__Problem statement__: Transcribe, word for word and without additions, each line below from the one containing "state kept, by" through the one containing "6_report bus_ld_pc, 5_1_grt", both ends included.
(Dataset records)
`config.mk`:
```
export PLATFORM = sky130hd
export DESIGN_NAME = risc_seq_controller_flat
export DESIGN_NICKNAME = d
export VERILOG_FILES = /design/src/rtl/risc_seq_if.sv /design/src/rtl/risc_seq_controller.sv /design/src/flat_wrapper.sv
export SDC_FILE = /design/constraint.sdc
export NUM_CORES = 1
export LEC_CHECK = 0
export ABC_AREA = 1
export ABC_CLOCK_PERIOD_IN_PS = 3200
export CORE_MARGIN = 2
export CORE_UTILIZATION = 36
export CTS_CLUSTER_DIAMETER = 80
export DETAILED_ROUTE_END_ITERATION = 16
export GPL_TIMING_DRIVEN = 0
export PLACE_DENSITY_LB_ADDON = 0.25
export SLEW_MARGIN = 0
export SYNTH_ARGS = -nofsm -noshare
export SYNTH_HDL_FRONTEND = slang
export SYNTH_SLANG_ARGS = --single-unit
```
`constraint.sdc`:
```
create_clock -name clk -period 3.2 [get_ports clk]
set_clock_uncertainty 0.05 [all_clocks]
set_input_delay 0.32 -clock clk [delete_from_list [all_inputs] [get_ports clk]]
set_output_delay 0.32 -clock clk [all_outputs]
set_load 0.02 [all_outputs]
```
`src/rtl/risc_seq_if.sv`:
```
// Sequencer-side bundle: IR/flag inputs, run control and the nine control strobes.
// The step input only exists when SINGLE_STEP_EN is defined.
interface risc_seq_if #(
  parameter int OPC_W = 3
);
  logic             enable;
  logic             resume;
  logic             zero;
  logic [OPC_W-1:0] opcode;
`ifdef SINGLE_STEP_EN
  logic             step;
`endif
  logic             sel;
  logic             rd;
  logic             ld_ir;
  logic             inc_pc;
  logic             halt;
  logic             ld_pc;
  logic             data_e;
  logic             ld_ac;
  logic             wr;
  logic [2:0]       phase;
  logic             instr_done;

`ifdef SINGLE_STEP_EN
  modport slave (
    input  enable, resume, zero, opcode, step,
    output sel, rd, ld_ir, inc_pc, halt, ld_pc, data_e, ld_ac, wr, phase, instr_done
  );
  modport master (
    output enable, resume, zero, opcode, step,
    input  sel, rd, ld_ir, inc_pc, halt, ld_pc, data_e, ld_ac, wr, phase, instr_done
  );
`else
  modport slave (
    input  enable, resume, zero, opcode,
    output sel, rd, ld_ir, inc_pc, halt, ld_pc, data_e, ld_ac, wr, phase, instr_done
  );
  modport master (
    output enable, resume, zero, opcode,
    input  sel, rd, ld_ir, inc_pc, halt, ld_pc, data_e, ld_ac, wr, phase, instr_done
  );
`endif
endinterface

```
`src/rtl/risc_seq_controller.sv`:
```
// VeriRISC instruction sequencer: 8-phase counter, HALT state, memory wait stretching.
// Define SINGLE_STEP_EN to gate each instruction start on the step input.
module risc_seq_controller #(
  parameter int OPC_W    = 3,
  parameter int MEM_WAIT = 0,
  parameter int WAIT_W   = 4
) (
  input  logic      clk,
  input  logic      rst,
  risc_seq_if.slave bus
);

  typedef enum logic {
    ST_RUN    = 1'b0,
    ST_HALTED = 1'b1
  } state_t;

  localparam logic [WAIT_W-1:0] WAIT_LAST = WAIT_W'(MEM_WAIT);

  localparam logic [2:0] OP_HLT = 3'd0;
  localparam logic [2:0] OP_SKZ = 3'd1;
  localparam logic [2:0] OP_ADD = 3'd2;
  localparam logic [2:0] OP_AND = 3'd3;
  localparam logic [2:0] OP_XOR = 3'd4;
  localparam logic [2:0] OP_LDA = 3'd5;
  localparam logic [2:0] OP_STO = 3'd6;
  localparam logic [2:0] OP_JMP = 3'd7;

  state_t            state_q, state_d;
  logic [2:0]        phase_q, phase_d;
  logic [WAIT_W-1:0] wait_q, wait_d;

  logic             step_ok;
  logic [OPC_W-1:0] opc;
  logic             opc_valid;
  logic [2:0]       opc3;
  logic             is_a, is_h, is_z, is_j, is_s;
  logic             stretch_ph;

  logic sel_c, rd_c, ld_ir_c, inc_pc_c, halt_c, ld_pc_c, data_e_c, ld_ac_c, wr_c;
  logic done_c;

`ifdef SINGLE_STEP_EN
  assign step_ok = bus.step;
`else
  assign step_ok = 1'b1;
`endif

  // Codes above 7 (only possible with OPC_W > 3) decode as NOP.
  assign opc       = bus.opcode;
  assign opc_valid = ((opc >> 3) == '0);
  assign opc3      = opc[2:0];

  assign is_a = opc_valid && ((opc3 == OP_ADD) || (opc3 == OP_AND) ||
                              (opc3 == OP_XOR) || (opc3 == OP_LDA));
  assign is_h = opc_valid && (opc3 == OP_HLT);
  assign is_z = opc_valid && (opc3 == OP_SKZ) && bus.zero;
  assign is_j = opc_valid && (opc3 == OP_JMP);
  assign is_s = opc_valid && (opc3 == OP_STO);

  assign stretch_ph = (phase_q == 3'd1) || (phase_q == 3'd5);

  always_ff @(posedge clk or posedge rst) begin
    if (rst) begin
      state_q <= ST_RUN;
      phase_q <= 3'd0;
      wait_q  <= '0;
    end else begin
      state_q <= state_d;
      phase_q <= phase_d;
      wait_q  <= wait_d;
    end
  end

  always_comb begin
    state_d = state_q;
    phase_d = phase_q;
    wait_d  = wait_q;
    if (bus.enable) begin
      case (state_q)
        ST_RUN: begin
          if (stretch_ph && (wait_q != WAIT_LAST)) begin
            wait_d = wait_q + 1'b1;
          end else begin
            wait_d = '0;
            // HLT parks the sequencer at phase 4 instead of advancing.
            if ((phase_q == 3'd4) && is_h) begin
              state_d = ST_HALTED;
            end else if ((phase_q != 3'd0) || step_ok) begin
              phase_d = phase_q + 3'd1;
            end
          end
        end
        ST_HALTED: begin
          if (bus.resume) begin
            state_d = ST_RUN;
            phase_d = 3'd5;
            wait_d  = '0;
          end
        end
        default: state_d = ST_RUN;
      endcase
    end
  end

  always_comb begin
    sel_c    = 1'b0;
    rd_c     = 1'b0;
    ld_ir_c  = 1'b0;
    inc_pc_c = 1'b0;
    halt_c   = 1'b0;
    ld_pc_c  = 1'b0;
    data_e_c = 1'b0;
    ld_ac_c  = 1'b0;
    wr_c     = 1'b0;
    done_c   = 1'b0;
    if (state_q == ST_HALTED) begin
      halt_c = 1'b1;
    end else begin
      case (phase_q)
        3'd0: sel_c = 1'b1;
        3'd1: begin
          sel_c = 1'b1;
          rd_c  = 1'b1;
        end
        3'd2, 3'd3: begin
          sel_c   = 1'b1;
          rd_c    = 1'b1;
          ld_ir_c = 1'b1;
        end
        3'd4: begin
          inc_pc_c = 1'b1;
          halt_c   = is_h;
        end
        3'd5: rd_c = is_a;
        3'd6: begin
          rd_c     = is_a;
          inc_pc_c = is_z;
          ld_pc_c  = is_j;
          data_e_c = is_s;
        end
        default: begin
          rd_c     = is_a;
          ld_pc_c  = is_j;
          data_e_c = is_s;
          ld_ac_c  = is_a;
          wr_c     = is_s;
        end
      endcase
      // Phase 7 is never stretched, so its only cycle is the exit cycle.
      done_c = bus.enable && (phase_q == 3'd7);
    end
  end

  assign bus.sel        = sel_c;
  assign bus.rd         = rd_c;
  assign bus.ld_ir      = ld_ir_c;
  assign bus.inc_pc     = inc_pc_c;
  assign bus.halt       = halt_c;
  assign bus.ld_pc      = ld_pc_c;
  assign bus.data_e     = data_e_c;
  assign bus.ld_ac      = ld_ac_c;
  assign bus.wr         = wr_c;
  assign bus.phase      = phase_q;
  assign bus.instr_done = done_c;

endmodule

```
`src/flat_wrapper.sv`:
```
// flat-port wrapper written by rule: the top's interface ports become plain ports
module risc_seq_controller_flat 
#(
  parameter int OPC_W    = 3,
  parameter int MEM_WAIT = 0,
  parameter int WAIT_W   = 4
)
  (clk, rst, bus_enable, bus_resume, bus_zero, bus_opcode, bus_sel, bus_rd, bus_ld_ir, bus_inc_pc, bus_halt, bus_ld_pc, bus_data_e, bus_ld_ac, bus_wr, bus_phase, bus_instr_done);
  risc_seq_if #(.OPC_W(OPC_W)) bus_i ();
  input  logic clk;
  input  logic rst;
  input wire logic [$bits(bus_i.enable)-1:0] bus_enable;
  input wire logic [$bits(bus_i.resume)-1:0] bus_resume;
  input wire logic [$bits(bus_i.zero)-1:0] bus_zero;
  input wire logic [$bits(bus_i.opcode)-1:0] bus_opcode;
  output wire logic [$bits(bus_i.sel)-1:0] bus_sel;
  output wire logic [$bits(bus_i.rd)-1:0] bus_rd;
  output wire logic [$bits(bus_i.ld_ir)-1:0] bus_ld_ir;
  output wire logic [$bits(bus_i.inc_pc)-1:0] bus_inc_pc;
  output wire logic [$bits(bus_i.halt)-1:0] bus_halt;
  output wire logic [$bits(bus_i.ld_pc)-1:0] bus_ld_pc;
  output wire logic [$bits(bus_i.data_e)-1:0] bus_data_e;
  output wire logic [$bits(bus_i.ld_ac)-1:0] bus_ld_ac;
  output wire logic [$bits(bus_i.wr)-1:0] bus_wr;
  output wire logic [$bits(bus_i.phase)-1:0] bus_phase;
  output wire logic [$bits(bus_i.instr_done)-1:0] bus_instr_done;
  assign bus_i.enable = bus_enable;
  assign bus_i.resume = bus_resume;
  assign bus_i.zero = bus_zero;
  assign bus_i.opcode = bus_opcode;
  assign bus_sel = bus_i.sel;
  assign bus_rd = bus_i.rd;
  assign bus_ld_ir = bus_i.ld_ir;
  assign bus_inc_pc = bus_i.inc_pc;
  assign bus_halt = bus_i.halt;
  assign bus_ld_pc = bus_i.ld_pc;
  assign bus_data_e = bus_i.data_e;
  assign bus_ld_ac = bus_i.ld_ac;
  assign bus_wr = bus_i.wr;
  assign bus_phase = bus_i.phase;
  assign bus_instr_done = bus_i.instr_done;
  risc_seq_controller #(.OPC_W(OPC_W), .MEM_WAIT(MEM_WAIT), .WAIT_W(WAIT_W)) u_core (.clk(clk), .rst(rst), .bus(bus_i));
endmodule
```
==> results of run 1 <==
==> state kept, by name, summed over array words and instances, names as in the netlist <==
register,flops
u_core.state_q,1
u_core.wait_q,4
u_core.bus.phase,3
==> logic make-up (layout without fill, tap and decap cells) <==
| group | Yosys count | count (layout) |
|---|---|---|
| adder cells (fa/ha/maj) | 8 | 8 |
| AO/OA/AOI/OAI | 8 | 8 |
| AND/OR/NAND/NOR | 62 | 62 |
| XOR/XNOR | 1 | 1 |
| buffers and inverters | 16 | 39 |
| flip-flops | 8 | 8 |
==> worst max path at each step <==
stage and to:
6_report bus_ld_pc, 5_1_grt bus_ld_pc, 4_1_cts bus_ld_pc, 3_5_place_dp bus_ld_pc, 3_3_place_gp bus_ld_pc, 2_1_floorplan bus_data_e
==> power by group through the flow <==
stage	Clock, mW	Combinational (mW)	Sequential [mW]
finish	0.0774	0.447	0.153
detailed placement	0	0.449	0.157
floorplan	0	0.261	0.170
global placement	0	0.446	0.156
global route	0.0851	0.494	0.161
CTS	0.0792	0.453	0.155
==> per-stage QoR <==
| stage | hold WS [ns] | setup slack (ns) |
|---|---|---|
| floorplan | 0.08566 | 1.323 |
| global placement | 0.4758 | 0.9041 |
| detailed placement | 0.4878 | 0.8777 |
| CTS | 0.2726 | 0.6086 |
| global route | 0.3039 | 0.4668 |
| finish | 0.2542 | 0.6197 |
==> layout make-up <==
class / instances / area share [%]
Buffer: 1 / 1.142
Clock buffer: 3 / 2.284
Inverter: 15 / 6.726
Multi-Input combinational cell: 79 / 45.81
Sequential cell: 8 / 20.30
Tap cell: 27 / 3.426
Timing Repair Buffer: 20 / 20.30
==> routing by layer <==
layer  global-route usage [%]  vias to the layer above  share of wire, %
met1                    20.54                      319                48
met5                        0                        -                 0
met4                    2.381                        0                 0
met2                    24.20                       18                46
met3                    6.442                        0               6.4
li1                         -                      378                 -
==> synth_stat cells, drive strengths merged, types with 2 or more instances <==
| master | n |
|---|---|
| nand2 | 33 |
| inv | 15 |
| nor2 | 15 |
| nand3 | 9 |
| dfrtp | 8 |
| ha | 8 |
| a21oi | 4 |
| nand4 | 4 |
| o21ai | 2 |
==> worst max-delay path: stages (launching register included) <==
cell	delay, ns
sky130_fd_sc_hd__dfrtp_1	0.43
sky130_fd_sc_hd__ha_1	0.26
sky130_fd_sc_hd__ha_1	0.18
sky130_fd_sc_hd__inv_1	0.08
sky130_fd_sc_hd__nand2_2	0.07
sky130_fd_sc_hd__nor2_2	0.11
sky130_fd_sc_hd__nand2_1	0.09
sky130_fd_sc_hd__nor3_2	0.11
sky130_fd_sc_hd__clkdlybuf4s50_1	0.63
===== config.mk =====
export PLATFORM = sky130hd
export DESIGN_NAME = seg_memory_flat
export DESIGN_NICKNAME = d
export VERILOG_FILES = /design/src/rtl/seg_memory_if.sv /design/src/rtl/seg_memory.sv /design/src/flat_wrapper.sv
export SDC_FILE = /design/constraint.sdc
export NUM_CORES = 2
export LEC_CHECK = 0
export CORE_MARGIN = 2
export CORE_UTILIZATION = 45
export DETAILED_ROUTE_END_ITERATION = 8
export GPL_TIMING_DRIVEN = 1
export PLACE_DENSITY = 0.61
export SLEW_MARGIN = 10
export SYNTH_ARGS = -nofsm -noshare
export SYNTH_HDL_FRONTEND = slang
export SYNTH_SLANG_ARGS = --single-unit
export TNS_END_PERCENT = 100

===== constraint.sdc =====
create_clock -name i_clk -period 123.3 [get_ports i_clk]
set_input_delay 12.33 -clock i_clk [delete_from_list [all_inputs] [get_ports i_clk]]
set_output_delay 12.33 -clock i_clk [all_outputs]
set_load 0.02 [all_outputs]

===== src/rtl/seg_memory_if.sv =====
// rtl/seg_memory_if.sv - EX/MEM input and MEM/WB output bundle for the MEM stage
// master drives EX/MEM fields and observes the MEM/WB results; slave is the stage.
interface seg_memory_if #(
   parameter int LEN        = 32,
   parameter int NB_ADDR    = 5,
   parameter int NB_CTRL_WB = 2,
   parameter int NB_CTRL_M  = 9
);
   logic                  i_enable;
   logic [LEN-1:0]        i_PC_branch;
   logic [LEN-1:0]        i_ALU_result;
   logic [LEN-1:0]        i_write_data;
   logic [NB_ADDR-1:0]    i_write_register;
   logic                  i_ALU_zero;
   logic [NB_CTRL_WB-1:0] i_ctrl_wb_bus;
   logic [NB_CTRL_M-1:0]  i_ctrl_mem_bus;

   logic                  o_PC_src;
   logic [LEN-1:0]        o_PC_branch;
   logic [LEN-1:0]        o_read_data;
   logic [LEN-1:0]        o_ALU_result;
   logic [NB_ADDR-1:0]    o_write_register;
   logic [NB_CTRL_WB-1:0] o_ctrl_wb_bus;
   logic                  o_misaligned;

   modport master (
      output i_enable, i_PC_branch, i_ALU_result, i_write_data,
             i_write_register, i_ALU_zero, i_ctrl_wb_bus, i_ctrl_mem_bus,
      input  o_PC_src, o_PC_branch, o_read_data, o_ALU_result,
             o_write_register, o_ctrl_wb_bus, o_misaligned
   );

   modport slave (
      input  i_enable, i_PC_branch, i_ALU_result, i_write_data,
             i_write_register, i_ALU_zero, i_ctrl_wb_bus, i_ctrl_mem_bus,
      output o_PC_src, o_PC_branch, o_read_data, o_ALU_result,
             o_write_register, o_ctrl_wb_bus, o_misaligned
   );
endinterface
(End Dataset records)
__Response area__:
==> state kept, by name, summed over array words and instances, names as in the netlist <==
register,flops
u_core.state_q,1
u_core.wait_q,4
u_core.bus.phase,3
==> logic make-up (layout without fill, tap and decap cells) <==
| group | Yosys count | count (layout) |
|---|---|---|
| adder cells (fa/ha/maj) | 8 | 8 |
| AO/OA/AOI/OAI | 8 | 8 |
| AND/OR/NAND/NOR | 62 | 62 |
| XOR/XNOR | 1 | 1 |
| buffers and inverters | 16 | 39 |
| flip-flops | 8 | 8 |
==> worst max path at each step <==
stage and to:
6_report bus_ld_pc, 5_1_grt bus_ld_pc, 4_1_cts bus_ld_pc, 3_5_place_dp bus_ld_pc, 3_3_place_gp bus_ld_pc, 2_1_floorplan bus_data_e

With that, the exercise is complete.